Gon Matsunaka, the founder of Good Aging Yells says “LGBT people in Japan are still largely invisible, many are afraid to speak out about their sexual orientation and gender identity. However, while still few in number, more and more LGBT people are taking their courage in both hands and speaking up. This chain reaction by individuals can change the perception one neighbour at a time and transform society. “Out in Japan’ aims to weave together this budding chain of courage.”

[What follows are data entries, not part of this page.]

===== src/rtl/dmem_arbiter_pkg.sv =====
// Shared encodings for the data-memory arbiter: access sizes, FSM states,
// requester identifiers and the alignment rule shared by the datapath.
package dmem_pkg;

    localparam logic [1:0] SZ_B = 2'b00;
    localparam logic [1:0] SZ_H = 2'b01;
    localparam logic [1:0] SZ_W = 2'b10;
    localparam logic [1:0] SZ_X = 2'b11;

    typedef enum logic [1:0] {
        ST_IDLE   = 2'b00,
        ST_ACCESS = 2'b01,
        ST_RMW_WR = 2'b10
    } state_e;

    localparam logic ID_M0 = 1'b0;
    localparam logic ID_M1 = 1'b1;

    // True when the low address bits do not suit the access size, or the
    // size code itself is illegal.
    function automatic logic bad_align(input logic [1:0] lo, input logic [1:0] sz);
        logic bad;
        case (sz)
            SZ_B:    bad = 1'b0;
            SZ_H:    bad = lo[0];
            SZ_W:    bad = (lo != 2'b00);
            default: bad = 1'b1;
        endcase
        return bad;
    endfunction

endpackage


===== src/rtl/dmem_arbiter_if.sv =====
// Requester-side bus of the data-memory arbiter: request/handshake on one
// side, completion pulse with extended load data and error on the other.
interface dmem_arbiter_if;
    logic        req;
    logic        we;
    logic [31:0] addr;
    logic [1:0]  size;
    logic        uns;
    logic [31:0] wdata;
    logic        gnt;
    logic        rvalid;
    logic [31:0] rdata;
    logic        err;

    modport master (
        output req, we, addr, size, uns, wdata,
        input  gnt, rvalid, rdata, err
    );

    modport slave (
        input  req, we, addr, size, uns, wdata,
        output gnt, rvalid, rdata, err
    );
endinterface


===== src/rtl/dmem_arbiter_lsu_align.sv =====
// Combinational lane logic: extracts and extends load data, merges sub-word
// store data into the current memory word, and flags illegal accesses.
module lsu_align
    import dmem_pkg::*;
#(
    parameter int DEPTH = 1024
) (
    input  logic [31:0] addr_i,
    input  logic [1:0]  size_i,
    input  logic        uns_i,
    input  logic [31:0] wdata_i,
    input  logic [31:0] rd_word_i,
    output logic [31:0] load_data_o,
    output logic [31:0] merge_word_o,
    output logic        err_o
);
    localparam logic [31:0] LIMIT = 32'(DEPTH) << 2;

    logic [7:0]  byte_s;
    logic [15:0] half_s;

    // Select the addressed byte and half lanes of the read word.
    always_comb begin
        byte_s = rd_word_i[7:0];
        case (addr_i[1:0])
            2'd0:    byte_s = rd_word_i[7:0];
            2'd1:    byte_s = rd_word_i[15:8];
            2'd2:    byte_s = rd_word_i[23:16];
            2'd3:    byte_s = rd_word_i[31:24];
            default: byte_s = rd_word_i[7:0];
        endcase
        if (addr_i[1]) begin
            half_s = rd_word_i[31:16];
        end else begin
            half_s = rd_word_i[15:0];
        end
    end

    // Zero- or sign-extend the selected lane to a full word.
    always_comb begin
        load_data_o = 32'h0000_0000;
        case (size_i)
            SZ_B: begin
                if (uns_i) begin
                    load_data_o = {24'h00_0000, byte_s};
                end else begin
                    load_data_o = {{24{byte_s[7]}}, byte_s};
                end
            end
            SZ_H: begin
                if (uns_i) begin
                    load_data_o = {16'h0000, half_s};
                end else begin
                    load_data_o = {{16{half_s[15]}}, half_s};
                end
            end
            SZ_W:    load_data_o = rd_word_i;
            default: load_data_o = 32'h0000_0000;
        endcase
    end

    // Replace only the addressed lane; every other bit of the word survives.
    always_comb begin
        merge_word_o = rd_word_i;
        case (size_i)
            SZ_B: begin
                case (addr_i[1:0])
                    2'd0:    merge_word_o[7:0]   = wdata_i[7:0];
                    2'd1:    merge_word_o[15:8]  = wdata_i[7:0];
                    2'd2:    merge_word_o[23:16] = wdata_i[7:0];
                    2'd3:    merge_word_o[31:24] = wdata_i[7:0];
                    default: merge_word_o        = rd_word_i;
                endcase
            end
            SZ_H: begin
                if (addr_i[1]) begin
                    merge_word_o[31:16] = wdata_i[15:0];
                end else begin
                    merge_word_o[15:0]  = wdata_i[15:0];
                end
            end
            default: merge_word_o = rd_word_i;
        endcase
    end

    // Misaligned, illegal size, or beyond the end of memory.
    always_comb begin
        err_o = bad_align(addr_i[1:0], size_i) || (addr_i >= LIMIT);
    end

endmodule


===== src/rtl/dmem_arbiter.sv =====
// Round-robin arbiter and access sequencer for the single-port data memory.
// A granted request is latched, performed in ACCESS (plus RMW_WR for
// sub-word stores) and completed with a registered rvalid pulse.
module dmem_arbiter
    import dmem_pkg::*;
#(
    parameter int DEPTH = 1024
) (
    input  logic          clk,
    input  logic          rst,
    dmem_arbiter_if.slave m0,
    dmem_arbiter_if.slave m1,
    output logic [31:0]   A_mem,
    output logic [31:0]   DataIP,
    output logic          MemRW,
    input  logic [31:0]   D_read
);
    localparam int AW = $clog2(DEPTH);

    state_e      state_q, state_d;
    logic        rr_q;
    logic [31:0] addr_q;
    logic [1:0]  size_q;
    logic        we_q;
    logic        uns_q;
    logic [31:0] wdata_q;
    logic        id_q;
    logic [31:0] merge_q;
    logic        rvalid0_q, rvalid1_q;
    logic        err0_q, err1_q;
    logic [31:0] rdata0_q, rdata1_q;

    logic        any_req_s;
    logic        win_id_s;
    logic        gnt0_s, gnt1_s;
    logic        finish_s;
    logic        merge_ld_s;
    logic [31:0] word_idx_s;
    logic [31:0] load_data_s;
    logic [31:0] merge_word_s;
    logic        acc_err_s;
    logic        sel_we_s, sel_uns_s;
    logic [31:0] sel_addr_s, sel_wdata_s;
    logic [1:0]  sel_size_s;

    assign word_idx_s = {{(32-AW){1'b0}}, addr_q[AW+1:2]};

    lsu_align #(.DEPTH(DEPTH)) u_align (
        .addr_i       (addr_q),
        .size_i       (size_q),
        .uns_i        (uns_q),
        .wdata_i      (wdata_q),
        .rd_word_i    (D_read),
        .load_data_o  (load_data_s),
        .merge_word_o (merge_word_s),
        .err_o        (acc_err_s)
    );

    // Arbitration: on a tie the round-robin pointer decides, else the sole requester wins.
    always_comb begin
        any_req_s = m0.req | m1.req;
        if (m0.req && m1.req) begin
            win_id_s = rr_q;
        end else if (m1.req) begin
            win_id_s = ID_M1;
        end else begin
            win_id_s = ID_M0;
        end
        if (win_id_s == ID_M1) begin
            sel_we_s    = m1.we;
            sel_uns_s   = m1.uns;
            sel_addr_s  = m1.addr;
            sel_size_s  = m1.size;
            sel_wdata_s = m1.wdata;
        end else begin
            sel_we_s    = m0.we;
            sel_uns_s   = m0.uns;
            sel_addr_s  = m0.addr;
            sel_size_s  = m0.size;
            sel_wdata_s = m0.wdata;
        end
    end

    // FSM state register.
    always_ff @(posedge clk) begin
        if (rst) begin
            state_q <= ST_IDLE;
        end else begin
            state_q <= state_d;
        end
    end

    // FSM next-state: only valid sub-word stores take the extra write cycle.
    always_comb begin
        state_d = state_q;
        case (state_q)
            ST_IDLE: begin
                if (any_req_s) begin
                    state_d = ST_ACCESS;
                end else begin
                    state_d = ST_IDLE;
                end
            end
            ST_ACCESS: begin
                if (!acc_err_s && we_q && (size_q != SZ_W)) begin
                    state_d = ST_RMW_WR;
                end else begin
                    state_d = ST_IDLE;
                end
            end
            ST_RMW_WR: state_d = ST_IDLE;
            default:   state_d = ST_IDLE;
        endcase
    end

    // FSM outputs: grants, memory bus and completion strobe; all held low in reset.
    always_comb begin
        gnt0_s     = 1'b0;
        gnt1_s     = 1'b0;
        MemRW      = 1'b0;
        A_mem      = 32'h0000_0000;
        DataIP     = 32'h0000_0000;
        finish_s   = 1'b0;
        merge_ld_s = 1'b0;
        if (rst) begin
            finish_s = 1'b0;
        end else begin
            case (state_q)
                ST_IDLE: begin
                    if (any_req_s) begin
                        gnt0_s = (win_id_s == ID_M0);
                        gnt1_s = (win_id_s == ID_M1);
                    end else begin
                        gnt0_s = 1'b0;
                        gnt1_s = 1'b0;
                    end
                end
                ST_ACCESS: begin
                    A_mem = word_idx_s;
                    if (acc_err_s || !we_q) begin
                        finish_s = 1'b1;
                    end else if (size_q == SZ_W) begin
                        MemRW    = 1'b1;
                        DataIP   = wdata_q;
                        finish_s = 1'b1;
                    end else begin
                        merge_ld_s = 1'b1;
                    end
                end
                ST_RMW_WR: begin
                    A_mem    = word_idx_s;
                    MemRW    = 1'b1;
                    DataIP   = merge_q;
                    finish_s = 1'b1;
                end
                default: finish_s = 1'b0;
            endcase
        end
    end

    // Request latch, round-robin pointer, merge register and registered completion.
    always_ff @(posedge clk) begin
        if (rst) begin
            rr_q      <= ID_M0;
            addr_q    <= 32'h0000_0000;
            size_q    <= 2'b00;
            we_q      <= 1'b0;
            uns_q     <= 1'b0;
            wdata_q   <= 32'h0000_0000;
            id_q      <= ID_M0;
            merge_q   <= 32'h0000_0000;
            rvalid0_q <= 1'b0;
            rvalid1_q <= 1'b0;
            err0_q    <= 1'b0;
            err1_q    <= 1'b0;
            rdata0_q  <= 32'h0000_0000;
            rdata1_q  <= 32'h0000_0000;
        end else begin
            if (gnt0_s || gnt1_s) begin
                addr_q  <= sel_addr_s;
                size_q  <= sel_size_s;
                we_q    <= sel_we_s;
                uns_q   <= sel_uns_s;
                wdata_q <= sel_wdata_s;
                id_q    <= win_id_s;
                rr_q    <= ~win_id_s;
            end
            if (merge_ld_s) begin
                merge_q <= merge_word_s;
            end
            rvalid0_q <= finish_s && (id_q == ID_M0);
            rvalid1_q <= finish_s && (id_q == ID_M1);
            err0_q    <= finish_s && (id_q == ID_M0) && acc_err_s;
            err1_q    <= finish_s && (id_q == ID_M1) && acc_err_s;
            rdata0_q  <= (finish_s && (id_q == ID_M0) && !acc_err_s && !we_q) ? load_data_s : 32'h0000_0000;
            rdata1_q  <= (finish_s && (id_q == ID_M1) && !acc_err_s && !we_q) ? load_data_s : 32'h0000_0000;
        end
    end

    assign m0.gnt    = gnt0_s;
    assign m1.gnt    = gnt1_s;
    assign m0.rvalid = rvalid0_q;
    assign m1.rvalid = rvalid1_q;
    assign m0.rdata  = rdata0_q;
    assign m1.rdata  = rdata1_q;
    assign m0.err    = err0_q;
    assign m1.err    = err1_q;

endmodule


===== src/flat_wrapper.sv =====
// flat-port wrapper written by rule: the top's interface ports become plain ports
module dmem_arbiter_flat import dmem_pkg::*;
#(
    parameter int DEPTH = 1024
)
  (clk, rst, A_mem, DataIP, MemRW, D_read, m0_req, m0_we, m0_addr, m0_size, m0_uns, m0_wdata, m0_gnt, m0_rvalid, m0_rdata, m0_err, m1_req, m1_we, m1_addr, m1_size, m1_uns, m1_wdata, m1_gnt, m1_rvalid, m1_rdata, m1_err);
  dmem_arbiter_if m0_i ();
  dmem_arbiter_if m1_i ();
  input  logic clk;
  input  logic rst;
  output logic [31:0] A_mem;
  output logic [31:0] DataIP;
  output logic MemRW;
  input  logic [31:0] D_read;
  input wire logic [$bits(m0_i.req)-1:0] m0_req;
  input wire logic [$bits(m0_i.we)-1:0] m0_we;
  input wire logic [$bits(m0_i.addr)-1:0] m0_addr;
  input wire logic [$bits(m0_i.size)-1:0] m0_size;
  input wire logic [$bits(m0_i.uns)-1:0] m0_uns;
  input wire logic [$bits(m0_i.wdata)-1:0] m0_wdata;
  output wire logic [$bits(m0_i.gnt)-1:0] m0_gnt;
  output wire logic [$bits(m0_i.rvalid)-1:0] m0_rvalid;
  output wire logic [$bits(m0_i.rdata)-1:0] m0_rdata;
  output wire logic [$bits(m0_i.err)-1:0] m0_err;
  input wire logic [$bits(m1_i.req)-1:0] m1_req;
  input wire logic [$bits(m1_i.we)-1:0] m1_we;
  input wire logic [$bits(m1_i.addr)-1:0] m1_addr;
  input wire logic [$bits(m1_i.size)-1:0] m1_size;
  input wire logic [$bits(m1_i.uns)-1:0] m1_uns;
  input wire logic [$bits(m1_i.wdata)-1:0] m1_wdata;
  output wire logic [$bits(m1_i.gnt)-1:0] m1_gnt;
  output wire logic [$bits(m1_i.rvalid)-1:0] m1_rvalid;
  output wire logic [$bits(m1_i.rdata)-1:0] m1_rdata;
  output wire logic [$bits(m1_i.err)-1:0] m1_err;
  assign m0_i.req = m0_req;
  assign m0_i.we = m0_we;
  assign m0_i.addr = m0_addr;
  assign m0_i.size = m0_size;
  assign m0_i.uns = m0_uns;
  assign m0_i.wdata = m0_wdata;
  assign m0_gnt = m0_i.gnt;
  assign m0_rvalid = m0_i.rvalid;
  assign m0_rdata = m0_i.rdata;
  assign m0_err = m0_i.err;
  assign m1_i.req = m1_req;
  assign m1_i.we = m1_we;
  assign m1_i.addr = m1_addr;
  assign m1_i.size = m1_size;
  assign m1_i.uns = m1_uns;
  assign m1_i.wdata = m1_wdata;
  assign m1_gnt = m1_i.gnt;
  assign m1_rvalid = m1_i.rvalid;
  assign m1_rdata = m1_i.rdata;
  assign m1_err = m1_i.err;
  dmem_arbiter #(.DEPTH(DEPTH)) u_core (.clk(clk), .rst(rst), .m0(m0_i), .m1(m1_i), .A_mem(A_mem), .DataIP(DataIP), .MemRW(MemRW), .D_read(D_read));
endmodule

===== config.mk =====
export PLATFORM = sky130hd
export DESIGN_NAME = dmem_arbiter_flat
export DESIGN_NICKNAME = d
export VERILOG_FILES = /design/src/rtl/dmem_arbiter_pkg.sv /design/src/rtl/dmem_arbiter_if.sv /design/src/rtl/dmem_arbiter_lsu_align.sv /design/src/rtl/dmem_arbiter.sv /design/src/flat_wrapper.sv
export SDC_FILE = /design/constraint.sdc
export NUM_CORES = 1
export LEC_CHECK = 0
export BUFFER_PORTS_ARGS = -buffer_cell sky130_fd_sc_hd__buf_2
export CORE_MARGIN = 3
export CORE_UTILIZATION = 45
export CTS_CLUSTER_DIAMETER = 40
export DETAILED_ROUTE_END_ITERATION = 8
export GPL_TIMING_DRIVEN = 0
export PLACE_DENSITY = 0.78
export SYNTH_ARGS = -nofsm -noshare
export SYNTH_HDL_FRONTEND = slang
export SYNTH_HIERARCHICAL = 1
export SYNTH_SLANG_ARGS = --single-unit

===== constraint.sdc =====
create_clock -name clk -period 5.8 [get_ports clk]
set_input_delay 0.58 -clock clk [delete_from_list [all_inputs] [get_ports clk]]
set_output_delay 0.58 -clock clk [all_outputs]
set_load 0.01 [all_outputs]

# [Yosys cells after proc, flatten, opt, wreduce, memory -nomap -nowiden]
# Index checks and enable logic that the tools add are counted.
[word_totals] ff_bits=172 output_inout_bits=135 in_bits=172 elab_cells=98
[op_classes] order_cmp=1 n_bitwise=5 n_mux=46 n_reduce_logical=23 n_eq_ne=8
[ops] operator="two-way mux 32 bit" count=8
[ops] operator="case mux 32 bit (2 select lines)" count=2
[ops] operator="case mux 32 bit (3 select lines)" count=1
[ops] operator="two-way mux 16 bit" count=3
[ops] operator=">= comparator 32 x 13 -> 1 bit (second input constant)" count=1
[ops] operator="two-way mux 8 bit" count=4
[ops] operator="case mux 8 bit (4 select lines)" count=1
[ops] operator="two-way mux 1 bit" count=20
[ops] operator="logical AND 1 bit" count=11
[ops] operator="two-way mux 10 bit" count=1
[ops] operator="== test 2 bit (second input constant)" count=4
[ops] operator="== test 2 x 1 -> 1 bit (second input constant)" count=3
[ops] operator="zero test 2 bit" count=3
[ops] operator="OR reduction 2 bit" count=3
[ops] operator="two-way mux 2 bit" count=2
[ops] operator="inverter 1 bit" count=4
[ops] operator="case mux 1 bit (2 select lines)" count=2
[ops] operator="case mux 2 bit (2 select lines)" count=1
[ops] operator="logical OR 1 bit" count=3
[ops] operator="case mux 1 bit (3 select lines)" count=1
[ops] operator="zero test 1 bit" count=2
[ops] operator="inequality test 2 bit (second input constant)" count=1
[ops] operator="nonzero test 2 bit" count=1
[ops] operator="bitwise OR 1 bit" count=1

# [Logic depth before layout (Yosys ltp)]
# Gate-level depths: netlist of run 1.
[depth] word_depth=12 ltp_mapped=9 depth_no_buf=6

# [Modules after synthesis]
# The synthesis of run 1 kept the hierarchy.
[by_module_without_submodules] mod="dmem_arbiter" cells_per_inst=777 n_inst=1 area_per_inst_um2=7459.7 seq_area_each_um2=3443.3
[by_module_without_submodules] mod="lsu_align" cells_per_inst=195 n_inst=1 area_per_inst_um2=1333.8 seq_area_each_um2=0.0

# [Worst setup path before layout of run 1]
# Ideal clock, no wire load.
[synth_timing] path_type="register to output" start="reg u_core.size_q[0]" end="out DataIP[22]" arrival_ns=1.992 setup_slack_ns=3.228 required_time_ns=5.220 path_stages_with_launch=9 path_buffers=3 cell_sequence="dfxtp_1 -> buf_2 -> nor2b_1 -> buf_2 -> a211oi_1 -> nand3_1 -> nand4b_1 -> clkbuf_1 -> o21ai_0"
[synth_via] elab_chain_cells=7 word_cells_on_any_way=10 cone_classes="eq/ne: 2; mux: 5; reduce/logical: 3"
[synth_lines] item="start: declaration" line="dmem_arbiter.sv:23" rtl="logic [1:0] size_q;"
[synth_lines] item="start signal: assignment" line="dmem_arbiter.sv:181" rtl="size_q <= sel_size_s;"
[synth_lines] item="== test 2 bit (tied with other cells)" line="dmem_arbiter_pkg.sv:23" rtl="case (sz)"
[synth_lines] item="case mux 1 bit (3 select lines) *" line="dmem_arbiter_pkg.sv:23"
[synth_lines] item="logical OR 1 bit *" line="dmem_arbiter_lsu_align.sv:88" rtl="err_o = bad_align(addr_i[1:0], size_i) || (addr_i >= LIMIT);"
[synth_lines] item="net u_core.acc_err_s" line="dmem_arbiter.sv:41" rtl="logic acc_err_s;"
[synth_lines] item="logical OR 1 bit *" line="dmem_arbiter.sv:140" rtl="if (acc_err_s || !we_q) begin"
[synth_lines] item="two-way mux 32 bit *" line="dmem_arbiter.sv:140"
[synth_lines] item="case mux 32 bit (2 select lines) *" line="dmem_arbiter.sv:128" rtl="case (state_q)"
[synth_lines] item="two-way mux 32 bit *" line="dmem_arbiter.sv:125" rtl="if (rst) begin"
[synth_lines] item="end: declaration" line="flat_wrapper.sv:12" rtl="output logic [31:0] DataIP;"
# Mark *: on every way through the listed nets, which the timed path passes. The rest lies on a longest branch.

# [Final worst setup path of run 1]
[layout_timing] start="reg u_core.size_q[1]" end="out DataIP[27]"
# Same word-level chain as after synthesis.

==> results by group, run 1 <==
Timing
  • Hold slack final: 0.367 ns
  • Hold Vio Cnt, Final: 0
  • Max-slew violations: 0
  • Setup violators final: 0
  • PnR worst setup slack: 1.86 ns
  • Max Freq: 254 MHz
  • Worst slew margin: 18.1%
  • Final TNS setup: 0 ns
  • Final Skew: 0.00985 ns
  • RSZ-0062 raised after global routing: false
  • Fin crit period: 3.94 ns
  • Least-Margin Pin Slew: 1.21 ns
  • Fin crit share: 67.9%

CTS
  • Post CTS Setup Buffer Count: 0
  • CTS hold repair buffers: 0
  • Root buf cell: clkbuf_16
  • Clk_lat worst skew: 0.43 ns
  • Post-CTS resize count: 0
  • Clk sinks: 172
  • Worst-path clk slew: 0.07 ns
  • CTS tree: yes
  • Num CTS Buffers: 17
  • Clock H-tree levels: 4
  • Maximum clock path buffer count: 2

Yosys
  • Synth Area in Adders: 0.427%
  • FF+latch count, synth: 172
  • Sequential area share after synthesis: 39.2%
  • Primary FF master, synth: dfxtp_1
  • Post-synth EDFFs: 0
  • Post-synth top area share: 39.2%
  • Mux cell area share after synthesis: 8.05%
  • Async SR Flop Fraction: 0%
  • Avg Inst Size Synth: 9.05 um2
  • Synth Area in XOR/XNOR: 0%
  • Largest family of logic cells by synthesized area: simple AND/OR/NAND/NOR gates
  • Yosys cell types: 55
  • YS warnings: 6
  • Syn Inst Count: 972
  • Synth Area in Simple Gates: 22.7%
  • Post-synth top area cell: dfxtp_1
  • Mapped Area: 0.00879 mm2
  • Synth Area in Compound Gates: 21.7%
  • Synth top area cells: dfxtp_1 39%, o21ai_0 5.5%, and2_1 5.3%

Floorplanning
  • Die area: 0.0213 mm2
  • Die Span X: 146 um
  • Top-Level Pins: 307
  • Core Area: 0.0190 mm2
  • Rows: 50
  • Die Ht: 146 um
  • Initial core utilization: 46.4%

Drt
  • Initial DRC count: 543
  • ANT nets after route: 0
  • Per-cell routed wire length: 19.1 um
  • Vias per cell: 5.53
  • Drc violations: 0
  • Total wire length: 29.9 mm
  • Via Count: 8668
  • 1st-pass router iterations: 5

Finish
  • Post-Layout Cell Count: 1567
  • Final nets: 1469
  • Diodes inserted: 0
  • Design Area, Final: 0.0112 mm2
  • Layout cells sized above 1: 33.5%
  • Area Growth Syn to Fin: 27.8%

Place
  • Gp weighted congestion: 0.968
  • DP HPWL: 23.5 mm
  • Placed inst area: 0.0106 mm2
  • DP Worst Slack: 2.37 ns
  • DP Cell Count: 1535
  • I/O Buffers: 282

GRT
  • Vias in the first global route: 8418
  • Grt total ovfl: 0
  • Global-route wire length before repair: 46.0 mm
  • GRT Total Usage: 27.1%
  • Initial antenna violation count: 1
  • Largest net degree at the start of global routing: 17

Run
  • Max capacitance violation total: 0

Worst setup path
  • Critical Path Fanout Max: 10
  • Reg2Reg Depth: 9
  • Worst r2r src: u_core/size_q[0]
  • CP Launch Type: register
  • RR Endpoint: u_core/merge_q[9]
  • Worst reg-to-reg setup slack: 2.74 ns
  • Critical path origin: u_core/size_q[1]
  • CP required: 5.22 ns
  • WS Path Type: register to output pin
  • Worst EP arrival: 3.36 ns
  • Critical Path Sink Type: output pin

Min path
  • Hold wc startpoint: m0_wdata[2]
  • Hold path depth: 2
  • Hold EP: u_core/wdata_q[2]
  • Hold Path Class: input pin to register

Run status
  • Status: completed

Pwr
  • Worst vdd ir: 0.198 mV
  • Leakage: 5.09 nW
  • P per Cell Area: 274 mW/mm2
--- src/rtl/ledz_pkg.sv ---
// Shared constants, RGB565 field positions, address helpers and the loader FSM
// state type for the LED panel framebuffer path.
package ledz_pkg;

  localparam int unsigned FRAME_WORDS = 2048;
  localparam int unsigned HALF_WORDS  = 1024;

  localparam int unsigned HALF_AW = 10;
  localparam int unsigned WR_AW   = 12;

  localparam int unsigned RGB_R_MSB = 15;
  localparam int unsigned RGB_R_LSB = 11;
  localparam int unsigned RGB_G_MSB = 10;
  localparam int unsigned RGB_G_LSB = 5;
  localparam int unsigned RGB_B_MSB = 4;
  localparam int unsigned RGB_B_LSB = 0;

  typedef enum logic [1:0] {
    IDLE,
    RECV,
    DRAIN,
    PEND_SWAP
  } state_e;

  // Buffer index on top, then half select and word-within-half.
  function automatic logic [WR_AW-1:0] fb_addr(input logic buf_idx,
                                               input logic [HALF_AW:0] idx);
    return {buf_idx, idx};
  endfunction

endpackage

Mr Kee’s work as fashion, celebrity and art photographer has been widely published in magazines and he is well-known for his portraits of top artists like Lady Gaga, Beyonce, Pharrell Williams, Cindy Crawford and Yoko Ono. Mr Kee was recently interviewed about “Out in Japan” by the Japanese TV broadcaster, TBS. UNAIDS spoke to Mr Kee about his involvement in this innovative project, which aims to break down LGBT stigma one photograph at a time.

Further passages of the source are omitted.